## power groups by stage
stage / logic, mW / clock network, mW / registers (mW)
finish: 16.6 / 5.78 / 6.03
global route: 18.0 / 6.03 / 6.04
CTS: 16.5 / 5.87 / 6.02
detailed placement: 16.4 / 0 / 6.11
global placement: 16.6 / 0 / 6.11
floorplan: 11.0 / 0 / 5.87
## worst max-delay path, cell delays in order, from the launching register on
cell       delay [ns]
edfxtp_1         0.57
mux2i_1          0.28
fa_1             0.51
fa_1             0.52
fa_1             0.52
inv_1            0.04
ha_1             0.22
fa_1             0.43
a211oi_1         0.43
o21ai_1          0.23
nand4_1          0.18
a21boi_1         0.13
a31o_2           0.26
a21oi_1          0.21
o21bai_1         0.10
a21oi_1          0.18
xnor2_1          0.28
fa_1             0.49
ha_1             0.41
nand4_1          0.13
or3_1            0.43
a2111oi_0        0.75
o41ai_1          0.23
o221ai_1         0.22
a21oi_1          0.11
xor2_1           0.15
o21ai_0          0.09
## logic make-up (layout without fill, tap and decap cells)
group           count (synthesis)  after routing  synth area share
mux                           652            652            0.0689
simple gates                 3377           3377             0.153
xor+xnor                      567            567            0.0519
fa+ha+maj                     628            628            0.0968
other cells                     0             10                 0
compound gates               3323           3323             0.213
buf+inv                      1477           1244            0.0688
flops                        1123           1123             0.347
Background: an optimization exercise with open tools, aiming at small area. Do not read the settings as production practice. In this exercise RTL edits were held to simulation tests only and were not proved equivalent to the original. Power and IR drop assume default switching activity.

==> flow/run.sh <==
#!/bin/bash
# synth_recipe.tcl (not shown) runs the flow's synth.tcl, then flattens the netlist and writes it again
# the make line also repeats each setting of config.mk as NAME=value (left out here)
make -C /OpenROAD-flow-scripts/flow DESIGN_CONFIG=/design/flow/config.mk WORK_HOME=/design/flow/orfs CLKGATE_MAP_FILE= SYNTH_SCRIPT=/design/flow/synth_recipe.tcl finish
==> flow/config.mk <==
export PLATFORM = sky130hd
export DESIGN_NAME = gnp_bitio
export DESIGN_NICKNAME = gnp_bitio
export VERILOG_FILES = /design/flow/design.v
export SDC_FILE = /design/flow/constraint.sdc
export NUM_CORES = 4
export LEC_CHECK = 0
export CAP_MARGIN = 20
export CORE_MARGIN = 2
export CORE_UTILIZATION = 30
export SETUP_SLACK_MARGIN = 0.5
export SLEW_MARGIN = 20
==> flow/constraint.sdc <==
create_clock -name core_clock -period 18.0 [get_ports {clk}]
set_input_delay 3.6000 -clock core_clock [delete_from_list [all_inputs] [get_ports {clk}]]
set_output_delay 3.6000 -clock core_clock [all_outputs]
set_load 0.01 [all_outputs]
==> flow/design.v <==
module gnp_bitmath (
    input  wire x,
    input  wire y,
    input  wire sub,
    input  wire c,
    output wire s,
    output wire co
);
    wire yy = y ^ sub;
    assign s  = x ^ yy ^ c;
    assign co = (x & yy) | (x & c) | (yy & c);
endmodule
What follows belongs to an exercise in optimizing a design on an open flow for small area, a short achievable clock period and few clock cycles per item; a production flow would make more cautious choices. RTL that was checked went through simulation tests only; none was proved equivalent to the original. No activity file was given, so power comes from the tool's default toggle rates.

== the baseline ==
// erf_decoder
module erf_decoder (
    input  wire         clk,
    input  wire         rst,
    input  wire         in_valid,
    output wire         in_ready,
    input  wire         in_vreset,
    input  wire         in_en,
    input  wire [119:0] in_pkt,
    output reg          out_valid,
    input  wire         out_ready,
    output wire         out_trigger,
    output wire [4:0]   out_err,
    output reg  [39:0]  out_ts,
    output reg  [1:0]   out_seq,
    output reg  [7:0]   out_sync,
    output reg  [15:0]  out_crc_rx,
    output wire [15:0]  out_crc_calc,
    output reg  [31:0]  out_flags_lo,
    output reg  [5:0]   out_flags_hi,
    output reg  [2:0]   out_grp_r,
    output reg  [2:0]   out_grp_s,
    output reg  [3:0]   out_pkt_err,
    output reg          out_mode,
    output reg  [4:0]   out_aux
);
Settings: LEC_CHECK=0, CAP_MARGIN=20, CORE_MARGIN=2, CORE_UTILIZATION=40, PLACE_DENSITY=0.6, SETUP_SLACK_MARGIN=2.5, SLEW_MARGIN=20; clock period 6.0 ns.
standard.sh (not shown) runs the stock make flow with config.mk's settings and CLKGATE_MAP_FILE= SYNTH_SCRIPT=/design/flow/synth_recipe.tcl, a recipe that flattens the netlist after the stock synthesis.
==> flow/flow/run.sh <==
#!/bin/bash
# Standard ORFS layout, except that the port buffers are buf_1 cells (the
# standard flow's buffer_ports picks clkdlybuf4s50_1 delay cells).
set -euo pipefail
export BUFFER_PORTS_ARGS="-buffer_cell sky130_fd_sc_hd__buf_1"
bash standard.sh > standard.log 2>&1
The baseline ran to completion and came out clean on the timing, design-rule and antenna checks.
## Diff of input files: the candidate against the baseline
==> flow/run.sh (new file) <==
#!/bin/bash
# synth_recipe.tcl (not shown) runs the flow's synth.tcl, then flattens the netlist and writes it again
# the make line also repeats each setting of config.mk as NAME=value (left out here)
make -C /OpenROAD-flow-scripts/flow DESIGN_CONFIG=/design/flow/config.mk WORK_HOME=/design/flow/orfs CLKGATE_MAP_FILE= SYNTH_SCRIPT=/design/flow/synth_recipe.tcl finish
removed: flow/flow/run.sh
removed: flow/standard.sh
### Flow results
From the candidate to the baseline, initial standard-cell utilization of the core did not move at all. The candidate vs the baseline: clock power share down. On violation count after the first detailed-route iteration: between the baseline and the candidate, it ends up higher for the baseline. Compared to the baseline, the candidate has count of plain and timing-repair buffers in the layout 1 lower. Max-slew headroom at the worst pin, the baseline and the candidate: smaller value in the baseline. For the baseline, the worst setup path startpoint was r_synd[8], unlike the candidate, where it was in_pkt[110]. Comparing the baseline with the candidate, the area of all sequential standard cells came out essentially unchanged. The candidate vs. the baseline: worst setup slack after layout now smaller, routability congestion estimate increased about 3%. Total power on the candidate is behind the baseline.
No functional check of the RTL was part of any run of this note.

━━━━

-- Directions --
Every line above that contains the word "logic" should be reported.

-- Solution to this exercise --
stage / logic, mW / clock network, mW / registers (mW)
## logic make-up (layout without fill, tap and decap cells)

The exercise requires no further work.